• [Stored data]:
___

Context: an optimization exercise on an open-source flow, tuned for small area. The choices shown serve that exercise and are no tape-out recipe. RTL that was checked went through simulation tests only; none was proved equivalent to the original.

==> v7 <==
==> flow/design.v <==
module lath_8b10b (
    input  wire [9:0] sym,
    input  wire       rd,
    output wire [7:0] data,
    output wire       is_dat,
    output wire       is_k281,
    output wire       is_k285,
    output wire       is_k277,
    output wire       is_k297,
    output wire       err,
    output wire       rd_next
);
    function automatic [4:0] dec6(input [5:0] c);
        case (c)
            6'b100111, 6'b011000: dec6 = 5'd0;
            6'b011101, 6'b100010: dec6 = 5'd1;
            6'b101101, 6'b010010: dec6 = 5'd2;
            6'b110001:            dec6 = 5'd3;
            6'b110101, 6'b001010: dec6 = 5'd4;
            6'b101001:            dec6 = 5'd5;
            6'b011001:            dec6 = 5'd6;
            6'b111000, 6'b000111: dec6 = 5'd7;
            6'b111001, 6'b000110: dec6 = 5'd8;
            6'b100101:            dec6 = 5'd9;
            6'b010101:            dec6 = 5'd10;
            6'b110100:            dec6 = 5'd11;
            6'b001101:            dec6 = 5'd12;
            6'b101100:            dec6 = 5'd13;
            6'b011100:            dec6 = 5'd14;
            6'b010111, 6'b101000: dec6 = 5'd15;
            6'b011011, 6'b100100: dec6 = 5'd16;
            6'b100011:            dec6 = 5'd17;
            6'b010011:            dec6 = 5'd18;
            6'b110010:            dec6 = 5'd19;
            6'b001011:            dec6 = 5'd20;
            6'b101010:            dec6 = 5'd21;
            6'b011010:            dec6 = 5'd22;
            6'b111010, 6'b000101: dec6 = 5'd23;
            6'b110011, 6'b001100: dec6 = 5'd24;
            6'b100110:            dec6 = 5'd25;
            6'b010110:            dec6 = 5'd26;
            6'b110110, 6'b001001: dec6 = 5'd27;
            6'b001110:            dec6 = 5'd28;
            6'b101110, 6'b010001: dec6 = 5'd29;
            6'b011110, 6'b100001: dec6 = 5'd30;
            default:              dec6 = 5'd31;
        endcase
    endfunction
    function automatic [2:0] dec4(input [3:0] c);
        case (c)
            4'b1011, 4'b0100: dec4 = 3'd0;
            4'b1001:          dec4 = 3'd1;
            4'b0101:          dec4 = 3'd2;
            4'b1100, 4'b0011: dec4 = 3'd3;
            4'b1101, 4'b0010: dec4 = 3'd4;
            4'b1010:          dec4 = 3'd5;
            4'b0110:          dec4 = 3'd6;
            default:          dec4 = 3'd7;
        endcase
    endfunction
    wire [5:0] s = sym[9:4];
    wire [3:0] c = sym[3:0];
    wire [2:0] p = s[0] + s[1] + s[2] + s[3] + s[4] + s[5];
    wire [2:0] q = c[0] + c[1] + c[2] + c[3];
    wire p3 = (p == 3'd3);
    wire rd6 = rd ^ !p3;
    wire v6 = (p3 && (rd ? (s[2] | s[1] | s[0]) : (s[5] | s[4] | s[3]))) ||
              (rd ? (p == 3'd2 && !(s[5] && s[4]) && !(s[1] && s[0]))
                  : (p == 3'd4 && (s[5] || s[4]) && (s[1] || s[0])));
    wire a7 = (s[1] == s[0]) && (s[1] != rd6);
    wire v4 = (q == 3'd2 && (rd6 ? (c[1] | c[0]) : (c[3] | c[2]))) ||
              (rd6 ? (q == 3'd1 && (a7 ? !c[0] : !c[3]))
                   : (q == 3'd3 && (a7 ? c[0] : c[3])));
    assign is_dat  = v6 && v4;
    assign is_k281 = rd ? (sym == 10'b1100000110) : (sym == 10'b0011111001);
    assign is_k285 = rd ? (sym == 10'b1100000101) : (sym == 10'b0011111010);
    assign is_k277 = rd ? (sym == 10'b0010010111) : (sym == 10'b1101101000);
    assign is_k297 = rd ? (sym == 10'b0100010111) : (sym == 10'b1011101000);
    assign err     = !(is_dat || is_k281 || is_k285 || is_k277 || is_k297);
    wire [3:0] tot = p + q + rd;
    assign rd_next = tot >= 4'd6;
    wire a = s[5], b = s[4], cc = s[3], d = s[2], e = s[1], i = s[0];
    wire aeqb = ~(a ^ b), ceqd = ~(cc ^ d), eeqi = ~(e ^ i);
    wire p22 = (a & b & ~cc & ~d) | (cc & d & ~a & ~b) | (~aeqb & ~ceqd);
    wire p13 = (~aeqb & ~cc & ~d) | (~ceqd & ~a & ~b);
    wire p31 = (~aeqb & cc & d) | (~ceqd & a & b);
    wire p22bceeqi   = p22 & b & cc & eeqi;
    wire p22bncneeqi = p22 & ~b & ~cc & eeqi;
    wire p22aceeqi   = p22 & a & cc & eeqi;
    wire p22ancneeqi = p22 & ~a & ~cc & eeqi;
    wire p13in  = p13 & ~i;
    wire p31i   = p31 & i;
    wire p13dei = p13 & d & e & i;
    wire p13en  = p13 & ~e;
    wire anbnenin = ~a & ~b & ~e & ~i;
    wire abei     = a & b & e & i;
    wire cndnenin = ~cc & ~d & ~e & ~i;
    wire compa = p22bncneeqi | p31i | p13dei | p22ancneeqi | p13en | abei | cndnenin;
    wire compb = p22bceeqi | p31i | p13dei | p22aceeqi | p13en | abei | cndnenin;
    wire compc = p22bceeqi | p31i | p13dei | p22ancneeqi | p13en | anbnenin | cndnenin;
    wire compd = p22bncneeqi | p31i | p13dei | p22aceeqi | p13en | abei | cndnenin;
    wire compe = p22bncneeqi | p13in | p13dei | p22ancneeqi | p13en | anbnenin | cndnenin;
    wire f = c[3], g = c[2], h = c[1], j = c[0];
    wire y0 = (~g & ~h) | (f & ~j) | (~f & h & j);
    wire y1 = (~f & j) | (g & h) | (f & ~h & ~j);
    wire y2 = (~f & ~g & ~h) | (g & h) | (~g & ~j) | (f & g & j);
    assign data = {y2, y1, y0, e ^ compe, d ^ compd, cc ^ compc, b ^ compb, a ^ compa};
endmodule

___

• [Exercise details]: Up to and including the line that contains "function automatic [4:0]", output the records above exactly, beginning with their first line.

• [Solution to this task]:
Context: an optimization exercise on an open-source flow, tuned for small area. The choices shown serve that exercise and are no tape-out recipe. RTL that was checked went through simulation tests only; none was proved equivalent to the original.

==> v7 <==
==> flow/design.v <==
module lath_8b10b (
    input  wire [9:0] sym,
    input  wire       rd,
    output wire [7:0] data,
    output wire       is_dat,
    output wire       is_k281,
    output wire       is_k285,
    output wire       is_k277,
    output wire       is_k297,
    output wire       err,
    output wire       rd_next
);
    function automatic [4:0] dec6(input [5:0] c);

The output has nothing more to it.